WHAT YOU NEED TO DO
Please restate every record below word for word.

GIVEN ENTRIES
### src/rtl/ac97_pkg.sv
package ac97_pkg;

	// AC-link frame timing
	localparam int frame_bits = 256;
	localparam int tag_bits = 16;  // Slot 0 width, also SYNC length
	localparam int slot_bits = 20;
	localparam int slot_count = 12;  // Data slots following the tag

	typedef logic [slot_bits-1:0] slot_t;

	// Two stereo frames per word, pair A in the low half
	typedef struct packed {
		logic [15:0] right_b;
		logic [15:0] left_b;
		logic [15:0] right_a;
		logic [15:0] left_a;
	} sample_word_t;

	// Stereo pair for slots 3 and 4
	typedef struct packed {
		logic        valid;
		logic [15:0] left;
		logic [15:0] right;
	} ac97_pcm_t;

	// Register write for slots 1 and 2
	typedef struct packed {
		logic        valid;
		logic [6:0]  addr;
		logic [15:0] data;
	} ac97_cmd_t;

	// Codec mixer registers
	localparam logic [6:0] reg_master_volume = 7'h02;
	localparam logic [6:0] reg_mic_volume = 7'h0E;
	localparam logic [6:0] reg_line_in_volume = 7'h10;
	localparam logic [6:0] reg_cd_volume = 7'h12;
	localparam logic [6:0] reg_pcm_volume = 7'h18;
	localparam logic [6:0] reg_record_select = 7'h1A;
	localparam logic [6:0] reg_record_gain = 7'h1C;

	// Fixed register values
	localparam logic [15:0] mute_8808 = 16'h8808;  // Muted, mid gain
	localparam logic [15:0] record_select_default = 16'h0000;
	localparam logic [15:0] record_gain_default = 16'h8000;

	localparam int config_writes = 7;

endpackage

### src/rtl/ac97_pcm_unpacker.sv
`timescale 1ns/1ps

module ac97_pcm_unpacker (
	input  logic                   ac97_bitclk,
	input  logic                   audio_rst_b,
	input  logic                   frame_strobe,
	input  logic                   empty,
	input  ac97_pkg::sample_word_t head_word,
	output logic                   pop,
	output ac97_pkg::ac97_pcm_t    pcm
);
	import ac97_pkg::*;

	sample_word_t word_q;  // Word whose pair B is still to play
	logic second_half;

	// New word only when pair A is due
	assign pop = frame_strobe && second_half && !empty;

	always_comb begin
		pcm = '0;
		if (!second_half) begin
			pcm.valid = 1'b1;
			pcm.left = word_q.left_b;
			pcm.right = word_q.right_b;
		end else if (!empty) begin
			// Pair A straight from the FIFO head
			pcm.valid = 1'b1;
			pcm.left = head_word.left_a;
			pcm.right = head_word.right_a;
		end
	end

	always_ff @(posedge ac97_bitclk) begin
		if (pop) begin
			word_q <= head_word;
		end
	end

	// Empty FIFO leaves the phase alone, frame goes out silent
	always_ff @(posedge ac97_bitclk or negedge audio_rst_b) begin
		if (!audio_rst_b) begin
			second_half <= 1'b1;
		end else if (pop) begin
			second_half <= 1'b0;
		end else if (frame_strobe) begin
			second_half <= 1'b1;
		end
	end

endmodule
===== src/rtl/ac97_link_tx.sv =====
`timescale 1ns/1ps

module ac97_link_tx (
	input  logic                ac97_bitclk,
	input  logic                audio_rst_b,
	input  ac97_pkg::ac97_cmd_t cmd,
	input  ac97_pkg::ac97_pcm_t pcm,
	output logic                frame_strobe,
	output logic                ac97_sdata_out,
	output logic                ac97_sync,
	output logic                ac97_reset_b
);
	import ac97_pkg::*;

	localparam int unused_bits = frame_bits - tag_bits - 4 * slot_bits;

	logic [7:0] bit_cnt;  // Index of the next bit to send
	logic [frame_bits-1:0] shift_q;
	logic [frame_bits-1:0] frame_next;
	logic [tag_bits-1:0] tag;
	slot_t slot1;
	slot_t slot2;
	slot_t slot3;
	slot_t slot4;

	// Counter has wrapped, so bit 255 is on the wire now
	assign frame_strobe = ac97_reset_b && (bit_cnt == 8'd0);

	// Next frame from the current cmd and pcm
	always_comb begin
		tag = '0;
		slot1 = '0;
		slot2 = '0;
		slot3 = '0;
		slot4 = '0;
		if (cmd.valid) begin
			tag[14] = 1'b1;
			tag[13] = 1'b1;
			slot1 = {1'b0, cmd.addr, 12'h000};  // Write access
			slot2 = {cmd.data, 4'h0};
		end
		if (pcm.valid) begin
			tag[12] = 1'b1;
			tag[11] = 1'b1;
			slot3 = {pcm.left, 4'h0};
			slot4 = {pcm.right, 4'h0};
		end
		tag[15] = cmd.valid | pcm.valid;  // Frame valid
		frame_next = {tag, slot1, slot2, slot3, slot4, {unused_bits{1'b0}}};
	end

	// First frame after reset shifts out the cleared register
	always_ff @(posedge ac97_bitclk or negedge audio_rst_b) begin
		if (!audio_rst_b) begin
			bit_cnt <= '0;
			shift_q <= '0;
			ac97_sdata_out <= 1'b0;
			ac97_sync <= 1'b0;
			ac97_reset_b <= 1'b0;
		end else begin
			ac97_reset_b <= 1'b1;  // Codec out of reset
			bit_cnt <= bit_cnt + 8'd1;
			ac97_sync <= (bit_cnt < 8'(tag_bits));
			if (frame_strobe) begin
				ac97_sdata_out <= frame_next[frame_bits-1];
				shift_q <= {frame_next[frame_bits-2:0], 1'b0};
			end else begin
				ac97_sdata_out <= shift_q[frame_bits-1];
				shift_q <= {shift_q[frame_bits-2:0], 1'b0};
			end
		end
	end

endmodule
<file path="config.mk">
export PLATFORM = sky130hd
export DESIGN_NAME = dbg_core_top
export DESIGN_NICKNAME = d
export VERILOG_FILES = /design/src/dbg_pkg.sv /design/src/dmi_if.sv /design/src/dbg_core_top.sv /design/src/dm_ctrl.sv /design/src/dmi_axil_bridge.sv /design/src/rst_ctrl_unit.sv
export SDC_FILE = /design/constraint.sdc
export NUM_CORES = 1
export LEC_CHECK = 0
export BUFFER_PORTS_ARGS = -buffer_cell sky130_fd_sc_hd__buf_2
export CORE_ASPECT_RATIO = 0.8
export CORE_MARGIN = 2
export CORE_UTILIZATION = 40
export DETAILED_ROUTE_END_ITERATION = 7
export MAX_ROUTING_LAYER = met4
export RECOVER_POWER = 50
export SYNTH_ARGS = -nofsm -noshare
export SYNTH_HDL_FRONTEND = slang
export SYNTH_SLANG_ARGS = --single-unit
</file>
<file path="constraint.sdc">
create_clock -name clk -period 10 [get_ports clk]
set_clock_uncertainty 0.05 [all_clocks]
set_input_delay 1.5 -clock clk [delete_from_list [all_inputs] [get_ports clk]]
set_output_delay 1.5 -clock clk [all_outputs]
set_load 0.01 [all_outputs]
</file>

RESULT OF THE EXERCISE
### src/rtl/ac97_pkg.sv
package ac97_pkg;

	// AC-link frame timing
	localparam int frame_bits = 256;
	localparam int tag_bits = 16;  // Slot 0 width, also SYNC length
	localparam int slot_bits = 20;
	localparam int slot_count = 12;  // Data slots following the tag

	typedef logic [slot_bits-1:0] slot_t;

	// Two stereo frames per word, pair A in the low half
	typedef struct packed {
		logic [15:0] right_b;
		logic [15:0] left_b;
		logic [15:0] right_a;
		logic [15:0] left_a;
	} sample_word_t;

	// Stereo pair for slots 3 and 4
	typedef struct packed {
		logic        valid;
		logic [15:0] left;
		logic [15:0] right;
	} ac97_pcm_t;

	// Register write for slots 1 and 2
	typedef struct packed {
		logic        valid;
		logic [6:0]  addr;
		logic [15:0] data;
	} ac97_cmd_t;

	// Codec mixer registers
	localparam logic [6:0] reg_master_volume = 7'h02;
	localparam logic [6:0] reg_mic_volume = 7'h0E;
	localparam logic [6:0] reg_line_in_volume = 7'h10;
	localparam logic [6:0] reg_cd_volume = 7'h12;
	localparam logic [6:0] reg_pcm_volume = 7'h18;
	localparam logic [6:0] reg_record_select = 7'h1A;
	localparam logic [6:0] reg_record_gain = 7'h1C;

	// Fixed register values
	localparam logic [15:0] mute_8808 = 16'h8808;  // Muted, mid gain
	localparam logic [15:0] record_select_default = 16'h0000;
	localparam logic [15:0] record_gain_default = 16'h8000;

	localparam int config_writes = 7;

endpackage

### src/rtl/ac97_pcm_unpacker.sv
`timescale 1ns/1ps

module ac97_pcm_unpacker (
	input  logic                   ac97_bitclk,
	input  logic                   audio_rst_b,
	input  logic                   frame_strobe,
	input  logic                   empty,
	input  ac97_pkg::sample_word_t head_word,
	output logic                   pop,
	output ac97_pkg::ac97_pcm_t    pcm
);
	import ac97_pkg::*;

	sample_word_t word_q;  // Word whose pair B is still to play
	logic second_half;

	// New word only when pair A is due
	assign pop = frame_strobe && second_half && !empty;

	always_comb begin
		pcm = '0;
		if (!second_half) begin
			pcm.valid = 1'b1;
			pcm.left = word_q.left_b;
			pcm.right = word_q.right_b;
		end else if (!empty) begin
			// Pair A straight from the FIFO head
			pcm.valid = 1'b1;
			pcm.left = head_word.left_a;
			pcm.right = head_word.right_a;
		end
	end

	always_ff @(posedge ac97_bitclk) begin
		if (pop) begin
			word_q <= head_word;
		end
	end

	// Empty FIFO leaves the phase alone, frame goes out silent
	always_ff @(posedge ac97_bitclk or negedge audio_rst_b) begin
		if (!audio_rst_b) begin
			second_half <= 1'b1;
		end else if (pop) begin
			second_half <= 1'b0;
		end else if (frame_strobe) begin
			second_half <= 1'b1;
		end
	end

endmodule
===== src/rtl/ac97_link_tx.sv =====
`timescale 1ns/1ps

module ac97_link_tx (
	input  logic                ac97_bitclk,
	input  logic                audio_rst_b,
	input  ac97_pkg::ac97_cmd_t cmd,
	input  ac97_pkg::ac97_pcm_t pcm,
	output logic                frame_strobe,
	output logic                ac97_sdata_out,
	output logic                ac97_sync,
	output logic                ac97_reset_b
);
	import ac97_pkg::*;

	localparam int unused_bits = frame_bits - tag_bits - 4 * slot_bits;

	logic [7:0] bit_cnt;  // Index of the next bit to send
	logic [frame_bits-1:0] shift_q;
	logic [frame_bits-1:0] frame_next;
	logic [tag_bits-1:0] tag;
	slot_t slot1;
	slot_t slot2;
	slot_t slot3;
	slot_t slot4;

	// Counter has wrapped, so bit 255 is on the wire now
	assign frame_strobe = ac97_reset_b && (bit_cnt == 8'd0);

	// Next frame from the current cmd and pcm
	always_comb begin
		tag = '0;
		slot1 = '0;
		slot2 = '0;
		slot3 = '0;
		slot4 = '0;
		if (cmd.valid) begin
			tag[14] = 1'b1;
			tag[13] = 1'b1;
			slot1 = {1'b0, cmd.addr, 12'h000};  // Write access
			slot2 = {cmd.data, 4'h0};
		end
		if (pcm.valid) begin
			tag[12] = 1'b1;
			tag[11] = 1'b1;
			slot3 = {pcm.left, 4'h0};
			slot4 = {pcm.right, 4'h0};
		end
		tag[15] = cmd.valid | pcm.valid;  // Frame valid
		frame_next = {tag, slot1, slot2, slot3, slot4, {unused_bits{1'b0}}};
	end

	// First frame after reset shifts out the cleared register
	always_ff @(posedge ac97_bitclk or negedge audio_rst_b) begin
		if (!audio_rst_b) begin
			bit_cnt <= '0;
			shift_q <= '0;
			ac97_sdata_out <= 1'b0;
			ac97_sync <= 1'b0;
			ac97_reset_b <= 1'b0;
		end else begin
			ac97_reset_b <= 1'b1;  // Codec out of reset
			bit_cnt <= bit_cnt + 8'd1;
			ac97_sync <= (bit_cnt < 8'(tag_bits));
			if (frame_strobe) begin
				ac97_sdata_out <= frame_next[frame_bits-1];
				shift_q <= {frame_next[frame_bits-2:0], 1'b0};
			end else begin
				ac97_sdata_out <= shift_q[frame_bits-1];
				shift_q <= {shift_q[frame_bits-2:0], 1'b0};
			end
		end
	end

endmodule
<file path="config.mk">
export PLATFORM = sky130hd
export DESIGN_NAME = dbg_core_top
export DESIGN_NICKNAME = d
export VERILOG_FILES = /design/src/dbg_pkg.sv /design/src/dmi_if.sv /design/src/dbg_core_top.sv /design/src/dm_ctrl.sv /design/src/dmi_axil_bridge.sv /design/src/rst_ctrl_unit.sv
export SDC_FILE = /design/constraint.sdc
export NUM_CORES = 1
export LEC_CHECK = 0
export BUFFER_PORTS_ARGS = -buffer_cell sky130_fd_sc_hd__buf_2
export CORE_ASPECT_RATIO = 0.8
export CORE_MARGIN = 2
export CORE_UTILIZATION = 40
export DETAILED_ROUTE_END_ITERATION = 7
export MAX_ROUTING_LAYER = met4
export RECOVER_POWER = 50
export SYNTH_ARGS = -nofsm -noshare
export SYNTH_HDL_FRONTEND = slang
export SYNTH_SLANG_ARGS = --single-unit
</file>
<file path="constraint.sdc">
create_clock -name clk -period 10 [get_ports clk]
set_clock_uncertainty 0.05 [all_clocks]
set_input_delay 1.5 -clock clk [delete_from_list [all_inputs] [get_ports clk]]
set_output_delay 1.5 -clock clk [all_outputs]
set_load 0.01 [all_outputs]
</file>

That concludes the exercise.